▸ Your task
Using the records below, write out again exactly the lines that begin at the line containing "3 | 3 | 8.68 |" and end at the line containing "6_report: 0.972 / 44.6 / 624 / -0.0765", and no other lines.

==== Data for this exercise

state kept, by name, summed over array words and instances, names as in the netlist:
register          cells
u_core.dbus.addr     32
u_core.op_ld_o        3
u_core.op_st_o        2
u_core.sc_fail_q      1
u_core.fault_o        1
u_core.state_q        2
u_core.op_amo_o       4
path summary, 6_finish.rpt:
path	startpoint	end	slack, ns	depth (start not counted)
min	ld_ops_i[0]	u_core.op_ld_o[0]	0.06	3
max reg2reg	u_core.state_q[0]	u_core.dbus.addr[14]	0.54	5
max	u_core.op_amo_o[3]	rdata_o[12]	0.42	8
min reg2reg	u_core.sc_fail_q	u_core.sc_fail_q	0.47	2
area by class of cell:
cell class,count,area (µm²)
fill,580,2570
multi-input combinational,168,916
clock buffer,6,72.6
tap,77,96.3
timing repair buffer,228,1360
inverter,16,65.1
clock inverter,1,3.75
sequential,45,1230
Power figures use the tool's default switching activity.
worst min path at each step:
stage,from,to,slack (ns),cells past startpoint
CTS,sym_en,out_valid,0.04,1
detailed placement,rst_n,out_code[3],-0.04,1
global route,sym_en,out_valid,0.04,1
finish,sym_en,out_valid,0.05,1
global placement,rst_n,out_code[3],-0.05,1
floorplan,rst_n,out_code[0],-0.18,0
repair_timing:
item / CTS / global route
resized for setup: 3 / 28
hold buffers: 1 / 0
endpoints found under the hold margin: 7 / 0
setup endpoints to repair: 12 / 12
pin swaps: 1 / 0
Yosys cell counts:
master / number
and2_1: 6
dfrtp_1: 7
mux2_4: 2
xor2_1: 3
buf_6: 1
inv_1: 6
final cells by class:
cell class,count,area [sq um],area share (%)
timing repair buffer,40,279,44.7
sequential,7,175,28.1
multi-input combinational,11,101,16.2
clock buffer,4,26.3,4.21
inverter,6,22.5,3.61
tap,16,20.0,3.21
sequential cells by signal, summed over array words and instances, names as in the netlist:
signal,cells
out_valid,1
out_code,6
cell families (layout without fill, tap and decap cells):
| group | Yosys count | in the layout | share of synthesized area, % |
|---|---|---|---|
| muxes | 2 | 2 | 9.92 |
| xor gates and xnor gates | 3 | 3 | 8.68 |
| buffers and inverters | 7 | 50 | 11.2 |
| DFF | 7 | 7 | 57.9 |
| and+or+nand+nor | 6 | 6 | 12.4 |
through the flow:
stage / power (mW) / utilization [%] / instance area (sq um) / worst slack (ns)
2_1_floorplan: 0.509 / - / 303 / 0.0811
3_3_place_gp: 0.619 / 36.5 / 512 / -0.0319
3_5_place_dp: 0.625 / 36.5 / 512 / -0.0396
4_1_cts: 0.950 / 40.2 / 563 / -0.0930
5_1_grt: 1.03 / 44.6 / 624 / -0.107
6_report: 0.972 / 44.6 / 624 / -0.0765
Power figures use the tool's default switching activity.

========

▸ Result of this task
| xor gates and xnor gates | 3 | 3 | 8.68 |
| buffers and inverters | 7 | 50 | 11.2 |
| DFF | 7 | 7 | 57.9 |
| and+or+nand+nor | 6 | 6 | 12.4 |
through the flow:
stage / power (mW) / utilization [%] / instance area (sq um) / worst slack (ns)
2_1_floorplan: 0.509 / - / 303 / 0.0811
3_3_place_gp: 0.619 / 36.5 / 512 / -0.0319
3_5_place_dp: 0.625 / 36.5 / 512 / -0.0396
4_1_cts: 0.950 / 40.2 / 563 / -0.0930
5_1_grt: 1.03 / 44.6 / 624 / -0.107
6_report: 0.972 / 44.6 / 624 / -0.0765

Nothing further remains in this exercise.